**Information provided:**
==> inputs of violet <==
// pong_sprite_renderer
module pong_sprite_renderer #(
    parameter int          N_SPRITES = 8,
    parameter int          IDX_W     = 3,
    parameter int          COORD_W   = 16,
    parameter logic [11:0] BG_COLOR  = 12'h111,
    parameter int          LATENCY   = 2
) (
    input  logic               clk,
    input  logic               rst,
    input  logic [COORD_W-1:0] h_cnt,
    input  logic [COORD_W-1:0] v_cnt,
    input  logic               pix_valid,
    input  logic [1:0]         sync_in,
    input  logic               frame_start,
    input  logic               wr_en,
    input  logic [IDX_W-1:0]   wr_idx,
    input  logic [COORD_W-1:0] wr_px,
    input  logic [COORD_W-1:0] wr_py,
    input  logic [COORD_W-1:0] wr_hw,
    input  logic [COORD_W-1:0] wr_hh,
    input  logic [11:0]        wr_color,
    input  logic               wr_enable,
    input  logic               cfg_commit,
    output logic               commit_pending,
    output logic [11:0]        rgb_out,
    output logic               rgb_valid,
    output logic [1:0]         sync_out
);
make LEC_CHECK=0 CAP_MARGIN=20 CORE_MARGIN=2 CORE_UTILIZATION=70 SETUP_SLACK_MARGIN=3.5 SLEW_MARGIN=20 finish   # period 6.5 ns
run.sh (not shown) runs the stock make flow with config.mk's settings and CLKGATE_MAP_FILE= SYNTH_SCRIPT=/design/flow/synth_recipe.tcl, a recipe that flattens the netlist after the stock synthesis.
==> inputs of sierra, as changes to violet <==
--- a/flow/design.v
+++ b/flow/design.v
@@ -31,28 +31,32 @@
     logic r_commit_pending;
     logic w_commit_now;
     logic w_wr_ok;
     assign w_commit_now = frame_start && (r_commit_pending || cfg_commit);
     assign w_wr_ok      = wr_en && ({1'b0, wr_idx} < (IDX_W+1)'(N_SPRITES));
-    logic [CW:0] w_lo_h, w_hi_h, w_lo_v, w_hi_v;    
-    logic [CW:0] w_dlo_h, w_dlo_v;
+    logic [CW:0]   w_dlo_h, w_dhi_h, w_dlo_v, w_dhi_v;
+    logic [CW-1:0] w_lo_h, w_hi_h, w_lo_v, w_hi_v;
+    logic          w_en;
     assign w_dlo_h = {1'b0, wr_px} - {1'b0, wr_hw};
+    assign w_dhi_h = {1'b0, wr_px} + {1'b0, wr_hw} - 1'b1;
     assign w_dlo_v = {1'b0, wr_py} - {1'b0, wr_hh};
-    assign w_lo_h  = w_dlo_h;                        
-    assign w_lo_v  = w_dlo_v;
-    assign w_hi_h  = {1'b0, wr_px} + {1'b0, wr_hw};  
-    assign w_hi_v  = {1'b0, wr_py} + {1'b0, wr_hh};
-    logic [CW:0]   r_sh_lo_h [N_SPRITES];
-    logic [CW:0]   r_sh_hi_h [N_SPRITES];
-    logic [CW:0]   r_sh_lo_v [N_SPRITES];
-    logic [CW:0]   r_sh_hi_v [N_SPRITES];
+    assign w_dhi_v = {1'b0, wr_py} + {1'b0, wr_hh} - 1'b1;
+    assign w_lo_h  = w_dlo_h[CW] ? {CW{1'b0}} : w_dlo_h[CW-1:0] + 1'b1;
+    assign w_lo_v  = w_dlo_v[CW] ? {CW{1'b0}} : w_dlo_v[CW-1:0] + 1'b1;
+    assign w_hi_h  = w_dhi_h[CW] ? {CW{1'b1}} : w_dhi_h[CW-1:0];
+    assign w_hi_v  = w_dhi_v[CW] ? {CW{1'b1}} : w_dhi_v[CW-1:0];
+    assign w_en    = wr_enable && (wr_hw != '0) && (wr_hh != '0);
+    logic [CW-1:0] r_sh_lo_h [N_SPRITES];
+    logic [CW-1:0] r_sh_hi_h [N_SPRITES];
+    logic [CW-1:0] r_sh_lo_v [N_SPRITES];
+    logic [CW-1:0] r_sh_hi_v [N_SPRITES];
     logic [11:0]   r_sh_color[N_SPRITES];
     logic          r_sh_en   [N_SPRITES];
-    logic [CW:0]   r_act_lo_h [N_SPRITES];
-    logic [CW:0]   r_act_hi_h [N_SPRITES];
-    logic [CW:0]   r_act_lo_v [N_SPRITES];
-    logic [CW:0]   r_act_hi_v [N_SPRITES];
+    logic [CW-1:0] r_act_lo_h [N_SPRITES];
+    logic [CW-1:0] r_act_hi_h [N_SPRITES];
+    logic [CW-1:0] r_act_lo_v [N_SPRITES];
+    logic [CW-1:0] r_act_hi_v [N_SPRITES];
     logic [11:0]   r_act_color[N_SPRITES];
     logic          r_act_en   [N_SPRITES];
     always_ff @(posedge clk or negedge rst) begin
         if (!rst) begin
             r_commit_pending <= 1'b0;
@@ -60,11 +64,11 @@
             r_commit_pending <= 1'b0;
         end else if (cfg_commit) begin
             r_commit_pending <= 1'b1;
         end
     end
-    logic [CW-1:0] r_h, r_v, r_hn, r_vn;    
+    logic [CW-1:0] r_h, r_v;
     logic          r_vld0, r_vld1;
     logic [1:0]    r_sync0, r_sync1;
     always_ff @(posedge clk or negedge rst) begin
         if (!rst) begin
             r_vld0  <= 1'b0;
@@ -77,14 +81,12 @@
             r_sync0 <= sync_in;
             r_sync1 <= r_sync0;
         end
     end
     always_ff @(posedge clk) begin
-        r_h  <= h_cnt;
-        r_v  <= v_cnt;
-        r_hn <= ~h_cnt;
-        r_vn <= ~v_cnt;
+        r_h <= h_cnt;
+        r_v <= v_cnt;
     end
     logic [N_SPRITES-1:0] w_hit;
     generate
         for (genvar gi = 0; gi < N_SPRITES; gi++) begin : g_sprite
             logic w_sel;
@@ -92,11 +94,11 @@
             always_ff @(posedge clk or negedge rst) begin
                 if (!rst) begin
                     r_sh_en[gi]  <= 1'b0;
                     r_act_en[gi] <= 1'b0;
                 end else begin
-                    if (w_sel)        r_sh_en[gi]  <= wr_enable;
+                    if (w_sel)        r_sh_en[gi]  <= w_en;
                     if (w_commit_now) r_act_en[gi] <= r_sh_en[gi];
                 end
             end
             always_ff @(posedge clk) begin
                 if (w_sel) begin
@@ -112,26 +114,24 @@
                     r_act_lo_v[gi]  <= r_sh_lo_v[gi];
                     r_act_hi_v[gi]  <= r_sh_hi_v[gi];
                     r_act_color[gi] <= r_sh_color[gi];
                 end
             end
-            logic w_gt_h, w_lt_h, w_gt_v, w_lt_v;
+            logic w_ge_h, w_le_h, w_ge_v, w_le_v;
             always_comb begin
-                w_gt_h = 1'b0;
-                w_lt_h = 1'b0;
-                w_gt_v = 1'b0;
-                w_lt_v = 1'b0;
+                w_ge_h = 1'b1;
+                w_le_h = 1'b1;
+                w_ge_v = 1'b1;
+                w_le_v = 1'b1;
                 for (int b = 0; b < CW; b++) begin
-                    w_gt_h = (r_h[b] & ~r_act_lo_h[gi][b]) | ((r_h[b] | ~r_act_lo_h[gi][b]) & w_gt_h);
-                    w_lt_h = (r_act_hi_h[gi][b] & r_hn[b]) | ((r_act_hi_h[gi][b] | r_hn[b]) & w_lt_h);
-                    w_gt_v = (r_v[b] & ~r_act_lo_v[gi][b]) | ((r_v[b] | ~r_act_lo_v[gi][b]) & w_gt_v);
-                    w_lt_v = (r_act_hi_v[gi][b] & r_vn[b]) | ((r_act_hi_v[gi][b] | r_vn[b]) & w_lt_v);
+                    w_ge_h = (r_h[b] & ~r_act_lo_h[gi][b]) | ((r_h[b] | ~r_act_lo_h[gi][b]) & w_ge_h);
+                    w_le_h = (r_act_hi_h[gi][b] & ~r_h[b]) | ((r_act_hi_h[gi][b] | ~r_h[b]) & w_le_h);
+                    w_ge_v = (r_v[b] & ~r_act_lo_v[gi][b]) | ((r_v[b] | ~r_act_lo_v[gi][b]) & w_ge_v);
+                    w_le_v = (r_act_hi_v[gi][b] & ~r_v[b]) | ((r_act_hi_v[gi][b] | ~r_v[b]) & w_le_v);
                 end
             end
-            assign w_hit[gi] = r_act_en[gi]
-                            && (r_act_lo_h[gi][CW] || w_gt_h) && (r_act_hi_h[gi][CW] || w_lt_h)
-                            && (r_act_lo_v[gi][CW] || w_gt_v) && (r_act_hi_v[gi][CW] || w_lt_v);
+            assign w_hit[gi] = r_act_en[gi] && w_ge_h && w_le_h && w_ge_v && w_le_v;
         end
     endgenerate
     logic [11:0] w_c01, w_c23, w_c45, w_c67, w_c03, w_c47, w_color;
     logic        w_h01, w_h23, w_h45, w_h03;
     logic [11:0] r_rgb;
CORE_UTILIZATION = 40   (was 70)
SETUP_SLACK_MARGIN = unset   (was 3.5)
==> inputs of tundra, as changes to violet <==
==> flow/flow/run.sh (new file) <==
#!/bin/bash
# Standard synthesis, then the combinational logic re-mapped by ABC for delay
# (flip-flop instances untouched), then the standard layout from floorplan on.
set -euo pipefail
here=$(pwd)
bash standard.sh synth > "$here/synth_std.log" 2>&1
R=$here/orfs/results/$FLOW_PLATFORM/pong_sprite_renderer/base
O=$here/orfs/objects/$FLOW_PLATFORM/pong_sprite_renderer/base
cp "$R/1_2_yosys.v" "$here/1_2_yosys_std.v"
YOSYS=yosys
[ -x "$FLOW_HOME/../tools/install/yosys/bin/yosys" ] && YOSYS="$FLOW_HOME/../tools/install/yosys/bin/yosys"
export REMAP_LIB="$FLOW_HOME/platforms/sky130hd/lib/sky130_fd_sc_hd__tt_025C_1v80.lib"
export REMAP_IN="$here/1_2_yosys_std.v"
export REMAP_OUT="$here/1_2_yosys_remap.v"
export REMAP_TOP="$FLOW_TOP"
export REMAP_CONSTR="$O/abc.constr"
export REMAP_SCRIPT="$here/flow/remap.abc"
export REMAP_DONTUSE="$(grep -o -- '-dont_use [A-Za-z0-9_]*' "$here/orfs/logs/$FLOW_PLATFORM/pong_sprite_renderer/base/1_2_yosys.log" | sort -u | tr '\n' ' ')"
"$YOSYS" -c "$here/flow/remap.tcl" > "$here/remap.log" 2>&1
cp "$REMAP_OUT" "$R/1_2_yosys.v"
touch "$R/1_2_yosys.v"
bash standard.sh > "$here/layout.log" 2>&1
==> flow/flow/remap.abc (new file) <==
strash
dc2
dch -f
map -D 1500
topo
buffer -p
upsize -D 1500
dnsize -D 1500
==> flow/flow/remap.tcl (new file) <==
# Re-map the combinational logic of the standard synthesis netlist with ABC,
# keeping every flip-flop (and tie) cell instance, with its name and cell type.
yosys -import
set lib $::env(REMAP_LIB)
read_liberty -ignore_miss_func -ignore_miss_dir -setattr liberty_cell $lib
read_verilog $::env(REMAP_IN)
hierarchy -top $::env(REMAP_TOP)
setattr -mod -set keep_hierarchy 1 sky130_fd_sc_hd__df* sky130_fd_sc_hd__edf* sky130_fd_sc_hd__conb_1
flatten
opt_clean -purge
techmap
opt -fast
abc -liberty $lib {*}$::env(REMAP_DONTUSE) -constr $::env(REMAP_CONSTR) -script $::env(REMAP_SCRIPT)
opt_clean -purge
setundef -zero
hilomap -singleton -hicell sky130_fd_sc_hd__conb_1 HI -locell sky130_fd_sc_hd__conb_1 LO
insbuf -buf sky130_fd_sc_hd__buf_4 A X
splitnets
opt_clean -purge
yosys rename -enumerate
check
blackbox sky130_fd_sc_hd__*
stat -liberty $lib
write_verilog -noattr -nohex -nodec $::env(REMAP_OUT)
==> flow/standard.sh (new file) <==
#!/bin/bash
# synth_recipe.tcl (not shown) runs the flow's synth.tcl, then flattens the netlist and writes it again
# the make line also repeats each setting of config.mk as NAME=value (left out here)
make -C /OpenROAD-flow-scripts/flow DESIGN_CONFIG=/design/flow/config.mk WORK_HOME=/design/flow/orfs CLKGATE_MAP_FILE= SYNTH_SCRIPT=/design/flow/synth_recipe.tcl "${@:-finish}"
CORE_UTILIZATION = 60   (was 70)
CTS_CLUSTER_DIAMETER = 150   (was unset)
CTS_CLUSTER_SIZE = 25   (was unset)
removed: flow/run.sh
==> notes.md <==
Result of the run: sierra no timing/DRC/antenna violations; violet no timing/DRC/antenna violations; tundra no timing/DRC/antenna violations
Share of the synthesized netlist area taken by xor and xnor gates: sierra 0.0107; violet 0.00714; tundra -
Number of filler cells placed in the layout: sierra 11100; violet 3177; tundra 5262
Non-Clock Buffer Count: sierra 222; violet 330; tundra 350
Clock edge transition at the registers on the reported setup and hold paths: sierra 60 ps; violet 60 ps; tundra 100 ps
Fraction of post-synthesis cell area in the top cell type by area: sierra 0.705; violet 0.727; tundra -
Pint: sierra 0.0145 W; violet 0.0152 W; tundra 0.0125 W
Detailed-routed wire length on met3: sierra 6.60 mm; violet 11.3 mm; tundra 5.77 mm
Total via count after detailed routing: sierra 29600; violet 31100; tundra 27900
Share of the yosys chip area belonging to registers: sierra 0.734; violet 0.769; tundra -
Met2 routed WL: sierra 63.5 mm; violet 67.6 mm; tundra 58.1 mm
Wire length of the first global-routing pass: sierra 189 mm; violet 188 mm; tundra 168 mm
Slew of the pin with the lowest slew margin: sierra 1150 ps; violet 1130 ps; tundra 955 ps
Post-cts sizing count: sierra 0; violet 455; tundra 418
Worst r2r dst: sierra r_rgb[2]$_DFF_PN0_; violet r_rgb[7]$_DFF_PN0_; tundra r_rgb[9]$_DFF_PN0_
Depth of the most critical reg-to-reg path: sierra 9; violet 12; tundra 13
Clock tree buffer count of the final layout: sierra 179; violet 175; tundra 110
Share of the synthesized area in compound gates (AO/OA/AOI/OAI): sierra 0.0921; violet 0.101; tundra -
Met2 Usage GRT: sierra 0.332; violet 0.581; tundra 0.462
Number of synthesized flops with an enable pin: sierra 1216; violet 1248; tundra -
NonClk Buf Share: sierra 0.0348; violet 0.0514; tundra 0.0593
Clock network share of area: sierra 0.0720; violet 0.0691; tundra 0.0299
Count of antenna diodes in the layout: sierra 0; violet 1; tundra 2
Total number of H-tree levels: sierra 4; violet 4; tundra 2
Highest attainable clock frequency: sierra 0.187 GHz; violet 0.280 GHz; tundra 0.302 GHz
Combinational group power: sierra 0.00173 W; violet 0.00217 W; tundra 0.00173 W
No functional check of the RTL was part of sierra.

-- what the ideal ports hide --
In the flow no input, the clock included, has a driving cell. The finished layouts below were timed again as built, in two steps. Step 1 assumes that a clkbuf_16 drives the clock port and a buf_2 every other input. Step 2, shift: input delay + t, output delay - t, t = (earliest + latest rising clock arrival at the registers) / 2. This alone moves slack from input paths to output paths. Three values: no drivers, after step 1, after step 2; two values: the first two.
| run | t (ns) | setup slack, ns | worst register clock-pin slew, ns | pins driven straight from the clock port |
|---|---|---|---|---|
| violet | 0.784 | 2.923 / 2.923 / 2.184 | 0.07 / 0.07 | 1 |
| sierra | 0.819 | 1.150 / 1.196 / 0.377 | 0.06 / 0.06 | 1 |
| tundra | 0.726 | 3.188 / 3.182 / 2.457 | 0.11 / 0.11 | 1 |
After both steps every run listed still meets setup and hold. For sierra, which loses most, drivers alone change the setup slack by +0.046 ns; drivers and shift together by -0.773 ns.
This is an optimization exercise on Yosys and OpenROAD, whose aim is small area, a short achievable clock period and few clock cycles per item, not a production implementation.
Only simulation tests tie the RTL to the original design; equivalence was not proved.
No activity file was given, so power comes from the tool's default toggle rates.

Design fra_top, start of the top module:
module fra_top (
  input  logic        clk_i,
  input  logic        rst_ni,
  input  logic        in_valid_i,
  output logic        in_stall_o,
  input  logic [1:0]  in_op_i,
  input  logic [15:0] in_num_a_i,
  input  logic [15:0] in_den_a_i,
  input  logic [15:0] in_num_b_i,
  input  logic [15:0] in_den_b_i,
  output logic        out_valid_o,
  input  logic        out_stall_i,
  output logic [32:0] out_num_o,
  output logic [31:0] out_den_o,
  output logic        out_status_o
);
==> flow/config.mk <==
export PLATFORM = sky130hd
export DESIGN_NAME = fra_top
export DESIGN_NICKNAME = fra_top
export VERILOG_FILES = /design/flow/design.v
export SDC_FILE = /design/flow/constraint.sdc
export NUM_CORES = 4
export LEC_CHECK = 0
export CAP_MARGIN = 20
export CORE_MARGIN = 2
export CORE_UTILIZATION = 40
export SLEW_MARGIN = 20
==> flow/constraint.sdc <==
create_clock -name core_clock -period 10.0 [get_ports {clk_i}]
set_input_delay 2.0000 -clock core_clock [delete_from_list [all_inputs] [get_ports {clk_i}]]
set_output_delay 2.0000 -clock core_clock [all_outputs]
set_load 0.01 [all_outputs]
standard.sh (not shown) runs the stock make flow with config.mk's settings and CLKGATE_MAP_FILE= SYNTH_SCRIPT=/design/flow/synth_recipe.tcl, a recipe that flattens the netlist after the stock synthesis.
==> flow/flow/run.sh <==
#!/bin/bash
# The standard layout (standard.sh: same synthesis, floorplan, power grid,
# clock and constraints), with these layout choices passed to ORFS's make:
#  - timing repair aims at a setup margin of 5.5 ns,
#  - the repairs may swap a cell for one of another footprint,
#  - ports are buffered with sky130_fd_sc_hd__buf_1 (every port still gets
#    its buffer; the resizer may upsize it),
#  - global placement packs cells to a density of 0.75,
#  - the clock tree is built from sky130_fd_sc_hd__clkbuf_4 / _8, 20 sinks a cluster.
# ORFS's full output goes to standard.log.
set -euo pipefail
bash standard.sh SETUP_SLACK_MARGIN=5.5 MATCH_CELL_FOOTPRINT=0 PLACE_DENSITY=0.75 "CTS_BUF_LIST=sky130_fd_sc_hd__clkbuf_4 sky130_fd_sc_hd__clkbuf_8" CTS_CLUSTER_SIZE=20 \
  "BUFFER_PORTS_ARGS=-buffer_cell sky130_fd_sc_hd__buf_1" finish > standard.log 2>&1
The first run ran to the end with no violations.
Testbench counts at the start, summed over its fixed seeds: cycles 81,800, items 3,200.
==> next run, changes <==
--- a/flow/flow/run.sh
+++ b/flow/flow/run.sh
@@ -7,7 +7,7 @@
 #    its buffer; the resizer may upsize it),
 #  - global placement packs cells to a density of 0.75,
-#  - the clock tree is built from sky130_fd_sc_hd__clkbuf_4 / _8, 20 sinks a cluster.
+#  - the clock tree is built from sky130_fd_sc_hd__clkbuf_8.
 # ORFS's full output goes to standard.log.
 set -euo pipefail
-bash standard.sh SETUP_SLACK_MARGIN=5.5 MATCH_CELL_FOOTPRINT=0 PLACE_DENSITY=0.75 "CTS_BUF_LIST=sky130_fd_sc_hd__clkbuf_4 sky130_fd_sc_hd__clkbuf_8" CTS_CLUSTER_SIZE=20 \
+bash standard.sh SETUP_SLACK_MARGIN=5.5 MATCH_CELL_FOOTPRINT=0 PLACE_DENSITY=0.75 "CTS_BUF_LIST=sky130_fd_sc_hd__clkbuf_8" \
   "BUFFER_PORTS_ARGS=-buffer_cell sky130_fd_sc_hd__buf_1" finish > standard.log 2>&1
Outcome: The changed run finished clean; global-route usage is about the same; first-iteration DRC count rose by a few percent; clock-buffer cell count went down by 13; design area barely changes; power came out lower by a few percent; sequential power hardly moves; critical path depth shrinks by 1; routed wire length is about the same.
==> next run, changes <==
==> flow/flow/run.sh (replaced) <==
#!/bin/bash
# The standard layout (standard.sh: same synthesis, floorplan, power grid,
# clock and constraints), with three layout choices passed to ORFS's make:
#  - timing repair aims at a setup margin of 5.5 ns,
#  - the repairs may swap a cell for one of another footprint,
#  - ports are buffered with sky130_fd_sc_hd__buf_1 (every port still gets
#    its buffer; the resizer may upsize it),
#  - global placement packs cells to a density of 0.75.
# ORFS's full output goes to standard.log.
set -euo pipefail
bash standard.sh SETUP_SLACK_MARGIN=5.5 MATCH_CELL_FOOTPRINT=0 PLACE_DENSITY=0.75 \
  "BUFFER_PORTS_ARGS=-buffer_cell sky130_fd_sc_hd__buf_1" finish > standard.log 2>&1
Result: The new run completed without violations. Routed wire length barely changes. Register-to-register slack is worse by 0.07 ns. Total power increases by a few percent. Clock-buffer cell count decreases by 19. Clock skew stays flat. Synthesized cell count is unchanged. First-iteration DRC count decreases slightly. Setup slack is worse by 0.065 ns. Critical path depth decreases by 2.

**What you need to do:**
If a line of the records above holds the word "routing", show it.

**Answer to the exercise:**
Total via count after detailed routing: sierra 29600; violet 31100; tundra 27900
Wire length of the first global-routing pass: sierra 189 mm; violet 188 mm; tundra 168 mm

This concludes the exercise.